In realtà, se stiamo al numero, le 19 mila unità di Naquane superano siti altrettanto se non più blasonati come il Museo Archeologico e la Necropoli etrusca di Tarquinia, o la Basilica di Aquileia, arrivando poco sotto alla Galleria Estense di Modena o alla Galleria Spada di Roma.
È realistico pensare che crescano ancora? Perché no: se guardiamo ai tempi “pre pandemia” (anno 2019), la sola Naquane superava ampiamente le 51.000 visite all’anno. Sicuramente l’aumento di fruizione del patrimonio culturale è un beneficio per la società, ma cosa otterrebbe il territorio?
Per calcolare cosa ci guadagnerebbero le attività locali da un eventuale aumento di turisti, si possono prendere i numeri da un altro studio, quello pubblicato nel 2022 dalla DMO di Valle Camonica, il consorzio con sede a Darfo Boario Terme costituito nel 2018 con l’obiettivo di “promozione di tutte le iniziative che possano contribuire allo sviluppo turistico della Valle Camonica e dei territori confinanti”.
Nel suo Report Turistico 2021, il consorzio riportava i dati sugli arrivi turistici in Valle (dove con “turista” si intende chi spende almeno una notte in una struttura alberghiera o extra alberghiera). Mentre per l’area di Ponte di Legno, “regina” del turismo camuno, si parla di 103.324 arrivi nel 2019, a Capo di Ponte e dintorni si fermano 5.126 persone, circa 1/10 delle visite ricevute dal parco di Naquane. Come valutiamo questo risultato?

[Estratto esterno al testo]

<file path="src/rtl/spart_pkg.sv">
// Shared SPART definitions: transmit FSM states, baud rates and the bit-period divisor helper.
// Imported by both the transmit and receive paths.
package spart_pkg;

    localparam int DATA_W     = 8;
    localparam int BAUD_CNT_W = 15;

    localparam int unsigned BAUD_4800  = 4800;
    localparam int unsigned BAUD_9600  = 9600;
    localparam int unsigned BAUD_19200 = 19200;
    localparam int unsigned BAUD_38400 = 38400;

    typedef enum logic [1:0] {
        IDLE  = 2'd0,
        START = 2'd1,
        DATA  = 2'd2,
        STOP  = 2'd3
    } tx_state_t;

    // Rounded bit period in clk cycles: (clk_hz + baud/2) / baud.
    function automatic logic [BAUD_CNT_W-1:0] div_for(input logic [1:0] cfg, input int unsigned clk_hz);
        int unsigned baud;
        case (cfg)
            2'b00:   baud = BAUD_4800;
            2'b01:   baud = BAUD_9600;
            2'b10:   baud = BAUD_19200;
            default: baud = BAUD_38400;
        endcase
        return BAUD_CNT_W'((clk_hz + baud / 2) / baud);
    endfunction

endpackage

</file>
<file path="src/rtl/spart_baud_tick.sv">
// Loadable down-counter producing one tick on the last cycle of every bit period.
// A load restarts the period; otherwise the counter reloads itself from the last loaded divisor.
module spart_baud_tick
    import spart_pkg::*;
(
    input  logic                  clk,
    input  logic                  rst,
    input  logic                  load,
    input  logic [BAUD_CNT_W-1:0] div,
    output logic                  tick
);

    localparam logic [BAUD_CNT_W-1:0] ONE = BAUD_CNT_W'(1);

    logic [BAUD_CNT_W-1:0] cnt_q, cnt_d;
    logic [BAUD_CNT_W-1:0] period_q, period_d;

    always_comb begin
        cnt_d    = cnt_q;
        period_d = period_q;
        if (load) begin
            cnt_d    = div - ONE;
            period_d = div;
        end else if (cnt_q == '0) begin
            cnt_d = period_q - ONE;
        end else begin
            cnt_d = cnt_q - ONE;
        end
    end

    // A period of 1 keeps the counter parked at zero until the first load.
    always_ff @(posedge clk) begin
        if (rst) begin
            cnt_q    <= '0;
            period_q <= ONE;
        end else begin
            cnt_q    <= cnt_d;
            period_q <= period_d;
        end
    end

    assign tick = (cnt_q == '0);

endmodule

</file>
<file path="src/rtl/spart_tx.sv">
// SPART transmitter: valid/ready byte intake into a one-entry holding buffer, 8N1 serialisation.
// Handshake: a byte is taken on any rising edge where tx_valid && tx_ready; tx_ready = hold empty.
module spart_tx
    import spart_pkg::*;
#(
    parameter int unsigned CLK_HZ = 100000000
) (
    input  logic              clk,
    input  logic              rst,
    input  logic [1:0]        br_cfg,
    input  logic [DATA_W-1:0] tx_data,
    input  logic              tx_valid,
    output logic              tx_ready,
    output logic              txd,
    output logic              tx_busy
);

    tx_state_t             state_q, state_d;
    logic [2:0]            bit_idx_q, bit_idx_d;
    logic [DATA_W-1:0]     shift_q, shift_d;
    logic [DATA_W-1:0]     hold_q, hold_d;
    logic                  hold_full_q, hold_full_d;
    logic                  txd_q, txd_d;
    logic                  baud_load;
    logic                  baud_tick;
    logic [BAUD_CNT_W-1:0] baud_div;

    // br_cfg only matters on the cycle baud_load is high, i.e. when a frame starts.
    assign baud_div = div_for(br_cfg, CLK_HZ);

    spart_baud_tick u_baud (
        .clk  (clk),
        .rst  (rst),
        .load (baud_load),
        .div  (baud_div),
        .tick (baud_tick)
    );

    always_comb begin
        state_d     = state_q;
        bit_idx_d   = bit_idx_q;
        shift_d     = shift_q;
        hold_d      = hold_q;
        hold_full_d = hold_full_q;
        txd_d       = txd_q;
        baud_load   = 1'b0;

        case (state_q)
            IDLE: begin
                txd_d = 1'b1;
                if (hold_full_q) begin
                    shift_d     = hold_q;
                    hold_full_d = 1'b0;
                    baud_load   = 1'b1;
                    txd_d       = 1'b0;
                    state_d     = START;
                end
            end
            START: begin
                if (baud_tick) begin
                    bit_idx_d = '0;
                    txd_d     = shift_q[0];
                    state_d   = DATA;
                end
            end
            DATA: begin
                if (baud_tick) begin
                    if (bit_idx_q == 3'(DATA_W - 1)) begin
                        txd_d   = 1'b1;
                        state_d = STOP;
                    end else begin
                        shift_d   = {1'b0, shift_q[DATA_W-1:1]};
                        txd_d     = shift_q[1];
                        bit_idx_d = bit_idx_q + 3'd1;
                    end
                end
            end
            STOP: begin
                if (baud_tick) begin
                    // A waiting byte starts its frame with no idle cycle in between.
                    if (hold_full_q) begin
                        shift_d     = hold_q;
                        hold_full_d = 1'b0;
                        baud_load   = 1'b1;
                        txd_d       = 1'b0;
                        state_d     = START;
                    end else begin
                        txd_d   = 1'b1;
                        state_d = IDLE;
                    end
                end
            end
            default: begin
                txd_d   = 1'b1;
                state_d = IDLE;
            end
        endcase

        // Intake never coincides with a pickup: one needs hold empty, the other hold full.
        if (tx_valid && !hold_full_q) begin
            hold_d      = tx_data;
            hold_full_d = 1'b1;
        end
    end

    always_ff @(posedge clk) begin
        if (rst) begin
            state_q     <= IDLE;
            bit_idx_q   <= '0;
            shift_q     <= '0;
            hold_q      <= '0;
            hold_full_q <= 1'b0;
            txd_q       <= 1'b1;
        end else begin
            state_q     <= state_d;
            bit_idx_q   <= bit_idx_d;
            shift_q     <= shift_d;
            hold_q      <= hold_d;
            hold_full_q <= hold_full_d;
            txd_q       <= txd_d;
        end
    end

    assign tx_ready = !hold_full_q;
    assign tx_busy  = (state_q != IDLE);
    assign txd      = txd_q;

endmodule

</file>
<file path="config.mk">
export PLATFORM = sky130hd
export DESIGN_NAME = spart_tx
export DESIGN_NICKNAME = d
export VERILOG_FILES = /design/src/rtl/spart_pkg.sv /design/src/rtl/spart_baud_tick.sv /design/src/rtl/spart_tx.sv
export SDC_FILE = /design/constraint.sdc
export NUM_CORES = 1
export LEC_CHECK = 0
export ABC_AREA = 1
export ABC_CLOCK_PERIOD_IN_PS = 17500
export CORE_ASPECT_RATIO = 0.9
export CORE_UTILIZATION = 55
export CTS_CLUSTER_SIZE = 30
export DETAILED_ROUTE_END_ITERATION = 6
export PLACE_DENSITY = 0.68
export SLEW_MARGIN = 20
export SYNTH_ARGS = -nofsm -noshare
export SYNTH_HDL_FRONTEND = slang
export SYNTH_SLANG_ARGS = --single-unit
</file>
<file path="constraint.sdc">
create_clock -name clk -period 17.5 [get_ports clk]
set_input_delay 3.5 -clock clk [delete_from_list [all_inputs] [get_ports clk]]
set_output_delay 3.5 -clock clk [all_outputs]
set_load 0.005 [all_outputs]
</file>
Word level (Yosys, flattened, before mapping)
Cells that the tools add are included.
{"block": "totals", "regBits": 53, "elab_cells": 72, "input_bits": 13, "output_inout_bits": 3}
{"block": "op_classes", "n_div": 1, "addsub": 5, "n_eq_ne": 13, "muxes": 31, "n_reduce_logical": 14}
{"operator": "16-bit case mux with 3 select lines", "n": 1}
{"operator": "15-bit by 1-bit subtractor with 15-bit output (second input constant)", "n": 3}
{"operator": "27-bit by 31-bit adder with 32-bit output (first input constant)", "n": 1}
{"operator": "32-bit by 32-bit divider with 32-bit output", "n": 1}
{"operator": "8-bit two-way mux", "n": 4}
{"operator": "15-bit two-way mux", "n": 2}
{"operator": "8-bit case mux with 3 select lines", "n": 1}
{"operator": "15-bit logical NOT", "n": 1}
{"operator": "2-bit inequality test (second input constant)", "n": 6}
{"operator": "1-bit two-way mux", "n": 10}
{"operator": "2-bit two-way mux", "n": 5}
{"operator": "3-bit two-way mux", "n": 3}
{"operator": "2-bit case mux with 4 select lines", "n": 1}
{"operator": "4-bit AND reduction", "n": 2}
{"operator": "2-bit equality test (second input constant)", "n": 3}
{"operator": "3-bit case mux with 2 select lines", "n": 1}
{"operator": "3-bit nonzero test", "n": 2}
{"operator": "5-bit AND reduction", "n": 1}
{"operator": "2-bit by 1-bit equality test with 1-bit output (second input constant)", "n": 2}
{"operator": "2-bit logical NOT", "n": 2}
{"operator": "1-bit case mux with 2 select lines", "n": 2}
{"operator": "1-bit case mux with 4 select lines", "n": 1}
{"operator": "2-bit nonzero test", "n": 2}
{"operator": "3-bit by 1-bit adder with 3-bit output (second input constant)", "n": 1}
{"operator": "other kinds (6)", "n": 6}

Logic depth before layout (Yosys ltp)
{"block": "logic_depth", "ltp_word": 6, "ltp_mapped": 111, "depth_no_buf": 109}

Cells and area by module
Synthesis repeated with hierarchy kept, for this count alone.
{"block": "hier_totals", "cells_unflattened": 1033, "area_unflattened_um2": 6334.8}
{"module": "spart_tx", "instances": 1, "cells_each": 768, "area_per_inst_um2": 4588.2}
{"module": "spart_baud_tick", "instances": 1, "cells_each": 265, "area_per_inst_um2": 1746.7}

Least setup slack after synthesis
OpenSTA, ideal clock, no wires.
{"block": "synth_timing", "path_type": "input-to-reg", "startpoint": "in br_cfg[1]", "endpoint": "reg u_baud.cnt_q[10]", "path_slack_ns": 3.498, "arrival_time_ns": 13.932, "cell_stages": 104, "required_ns": 17.430, "path_cell_list": "inv_1 -> ha_1 -> buf_6 -> clkinv_1 -> ha_1 -> inv_1 -> nand2_1 -> ha_1 -> nand2_1 -> nand2_2 -> inv_2 -> nand2_2 -> nand2_1 -> inv_1 -> ha_1 -> a21oi_1 -> or2_4 -> nand3_2 -> [68 not listed] -> nor2_1 -> nand2_1 -> nand2_2 -> nand2_4 -> clkinv_4 -> ha_1 -> inv_1 -> nor2_1 -> nand2_1 -> nor2_1 -> inv_1 -> nor2_1 -> inv_1 -> nor2_1 -> inv_1 -> nor2_1 -> o21ai_0 -> a21oi_1"}
{"block": "synth_between", "elab_chain_cells": 6, "word_cells_on_any_way": 8}
{"element": "start, declared", "line": "spart_tx.sv:10", "rtl": "input logic [1:0] br_cfg,"}
{"element": "2-bit equality test (tied with other cells)", "line": "spart_pkg.sv:23", "rtl": "case (cfg)"}
{"element": "16-bit case mux with 3 select lines (*)", "line": "spart_pkg.sv:23"}
{"element": "27-bit by 31-bit adder with 32-bit output", "line": "spart_pkg.sv:29", "rtl": "return BAUD_CNT_W'((clk_hz + baud / 2) / baud);"}
{"element": "32-bit by 32-bit divider with 32-bit output (*)", "line": "spart_pkg.sv:29"}
{"element": "15-bit by 1-bit subtractor with 15-bit output (*)", "line": "spart_baud_tick.sv:22", "rtl": "cnt_d = div - ONE;"}
{"element": "15-bit two-way mux (*)", "line": "spart_baud_tick.sv:21", "rtl": "if (load) begin"}
{"element": "end signal, assigned", "line": "spart_baud_tick.sv:37", "rtl": "cnt_q <= cnt_d;"}
{"element": "end, declared", "line": "spart_baud_tick.sv:15", "rtl": "logic [BAUD_CNT_W-1:0] cnt_q, cnt_d;"}
Mark *: on every way between the ends. The rest lies on a longest branch, timed or not.
A chain may end at the register's enable or synchronous reset.

Final worst setup path
{"block": "layout_timing", "startpoint": "in br_cfg[0]", "endpoint": "reg u_baud.cnt_q[10]"}
The elaborated chain is that of the path after synthesis.

==> results.toml <==
[run_status]
run_status = "finished with violations"
violations = "DRC"

[timing]
final_hold_viol_count = 0
grt_setup_unrepaired = "no"
share_of_the_cycle_needed_by_the_critical_path_after_routing_pct = 91.1
fmax_mhz = 62.7
report.final.setup_viol = 0
slew_violations = 0
totalNegativeSetupSlack_ns = 0
finalClockSkew_ns = 0.00402
slew_headroom_pct = 33.6
timing_worst_slew_pin_value_ns = 0.997
post-route-min-period_ns = 15.94

[logic_synthesis]
syn-num-nets = 1046
synthArstFlopShare_pct = 0
synth_seq_cells = 50
number_of_distinct_library_cell_variants_in_the_gate_level_netlist_after_synthesis = 52
synth_top_flop_cell = "dfxtp_1"
post_synth_main_area_contributors = "dfxtp_1 (17%), nand2_1 (16%), ha_1 (8.4%), nor2_1 (7.6%), nand3_1 (7.2%)"
synth_top_area_share_pct = 16.8
synth_edf_count = 0
synth_seq_area_share_pct = 16.8
netlist_instances = 993
synthDominantAreaCellType = "dfxtp_1"
post_synthesis_mean_instance_area_um2 = 5.98
synth.cell_area_um2 = 5940
synthesis.yosys.warnings = 0

[clocking]
cts_buffers = 5
cts_hold_repair.buffers = 0
cts_max_path_buffers = 2
clock_latency_ns = 0.29
clkSinkCount = 50
path_clk_slew_ns = 0.06
clk_root_buffer_cell = "clkbuf_16"
htreeDepth = 2
cts_tree = "yes"

[worst_setup_path]
cp_max_fo = 11
worst_path_most_repeated_cell = "nand2_1"
critical_path.startpoint_type = "primary input"
worst_path_top_cell_family_by_delay = "simple AND/OR/NAND/NOR gates"
crit_path_max_incr_delay_ns = 0.51
crit_arrival_ns = 16.16
worst_ep_required_time_ns = 17.72
crit_path_end_kind = "flop"
timing.setup.critical_path_class = "primary input to flop"
worst_path_max_delay_cell = "clkdlybuf4s50_1"
worst_path_buf_inv = 17

[final_layout]
layout.area.seq_um2 = 1000
multi_input_area_um2 = 4240
fillerInstances = 1013
fin_nets = 1050
finalNonFillerCells = 1127
antenna-diode-count = 0
layout_cell_share_with_drive_strength_beyond_1_pct = 10.4
syn2layout_area_growth_pct = 5.77

[placement]
port_buffers = 15
routability_congestion_estimate_from_global_placement = 0.948
place.detailed.hpwl_mm = 13.4
post-place-cells = 1114

[die]
core_um2 = 10400
floorplan.die_area_um2 = 11200
fp.dieW_um = 112
die_h_um = 101
ios = 16
starting_density_pct = 57.3
core.rowCount = 35

[global_routing]
grt_pass1_wl_mm = 29.1
grt_pass1_vias = 6055
grt_max_degree = 30
global_route.overflow_total = 0
grt_antenna_before_repair = 0
grt_usage_pct = 31.7

[detailed_routing]
total_routed_wirelength_mm = 17.8
ant_nets = 0
drc_errors = 2
routed-via-count = 6569
detailedRoute.firstIterationViolations = 747
detail_route.wl_per_cell_um = 15.8
drt-vias-per-instance = 5.83
detailedRoute.firstPassIterationCount = 7

[hold_path]
hold_path.class = "flop to flop"

[power_and_ir_drop]
leakage_component_of_the_power_nw = 3.12
p_total_mw = 0.635
irDropWorstVdd_mv = 0.0997
powerDensity_nw_per_um2 = 101

[run]
cap_violations = 0
state kept, by name, indices dropped and copies added (netlist names):
register	count
bit_idx_q	3
hold_full_q	1
hold_q	8
shift_q	8
state_q	2
txd	1
u_baud.cnt_q	15
u_baud.period_q	12
worst paths after layout:
check | startpoint | end | slack (ns) | depth (start not counted)
hold / removal | shift_q[7]$_SDFFE_PP0P_ | shift_q[7]$_SDFFE_PP0P_ | 0.46 | 2
setup / recovery | br_cfg[0] | u_baud.cnt_q[10]$_SDFF_PP0_ | 1.56 | 104
setup reg to reg | u_baud.cnt_q[9]$_SDFF_PP0_ | u_baud.cnt_q[10]$_SDFF_PP0_ | 12.90 | 25
hold reg to reg | shift_q[7]$_SDFFE_PP0P_ | shift_q[7]$_SDFFE_PP0P_ | 0.46 | 2
per-layer routing:
metal  vias to the layer above  wire length (um)  GRT usage (%)
met1                      2962              7940           43.1
met2                       296              7910           51.9
li1                       3262                 -              -
met3                        49              1710           7.16
met5                         -                 0              0
met4                         0               240           5.72
synthesized netlist by cell type, types with 12 or more instances:
master	instances
a21oi_1	53
a31oi_1	13
dfxtp_1	50
ha_1	40
inv_1	113
nand2_1	250
nand2_2	16
nand3_1	86
nand3_2	12
nand4_1	19
nor2_1	121
o21ai_0	65
what timing repair did:
action                                  in CTS  in global routing
endpoints found under the setup margin       0                  4
resized for setup                            0                  6
setup buffers                                0                  5
per-stage QoR:
step,worst slack [ns],hold slack (ns),cell area [um^2],util (%)
final,1.56,0.464,6280,60.6
after global routing,0.00689,0.492,6280,60.6
after CTS,1.37,0.467,6230,60.0
after detailed placement,1.13,0.456,6080,58.6
after global placement,1.64,0.452,6080,58.6
after floorplan,3.50,0.438,5940,-
worst min-delay path: cells and delay by family, from the launching register on:
family / cells / cell delay [ns]
AO/OA/AOI/OAI: 1 / 0.05
flip-flops: 1 / 0.31
AND/OR/NAND/NOR: 1 / 0.06
logic make-up (layout without fill, tap and decap cells):
logic type               after synthesis  in the layout  synth area share (%)
AO/OA/AOI/OAI                        160            160                  14.9
XOR/XNOR                              10             10                  1.47
adder cells (fa/ha/maj)               40             40                  8.42
buffers and inverters                159            164                  12.0
flip-flops                            50             50                  16.8
AND/OR/NAND/NOR                      574            574                  46.4
where the power goes:
| group | switching, mW | leakage (nW) | internal (mW) |
|---|---|---|---|
| clock | 0.0415 | 0.0739 | 0.0567 |
| sequential | 0.0168 | 0.411 | 0.146 |
| combinational | 0.249 | 2.64 | 0.125 |
layout by cell type (no fill, tap or decap), drive strengths merged, types with 3 or more instances in the layout:
cell type	instances
nor4	9
nand2	273
a31oi	13
clkdlybuf4s50	15
a21oi	54
dfxtp	50
ha	40
xor2	6
o211ai	3
nand4	21
o21ai	72
nand3b	8
nor2	131
nand3	103
or2	9
buf	11
clkbuf	7
xnor2	4
nor3	14
o31ai	5
o311ai	3
clkinv	6
inv	123
cell type report:
cell class              count  area share [%]
multi-input cells         784            67.4
flip-flops and latches     50            15.9
inverters                 130            8.00
clock inverters             1          0.0796
well taps                 129            2.57
clock buffers               7            2.27
repair buffers             26            3.70
Note: power is estimated with default switching activity, not from simulation.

Non benissimo: nel 2020, con 13.643 arrivi al parco archeologico, le persone pernottanti a Capo di Ponte diventano 871, cioè il 6%: ma nello stesso anno, Sirmione registra 57.539 visite al Castello Scaligero, con 172.317 arrivi turistici.
Qual è il punto? Lo si vede da un altro grafico, “rubato” direttamente allo studio della DMO.
È la scoperta dell'acqua calda, naturalmente
I mesi “di picco” per le visite alle aree archeologiche della Valle
erano, nel 2019, quelli da marzo a giugno. E non è difficile capire
perché: dei 50.000 ingressi a Naquane, una parte preponderante (non ci
sono dati per dire quanta parte) è costituita da alunne e alunni della
scuola primaria, che vengono in gita a vedere “i pitoti”.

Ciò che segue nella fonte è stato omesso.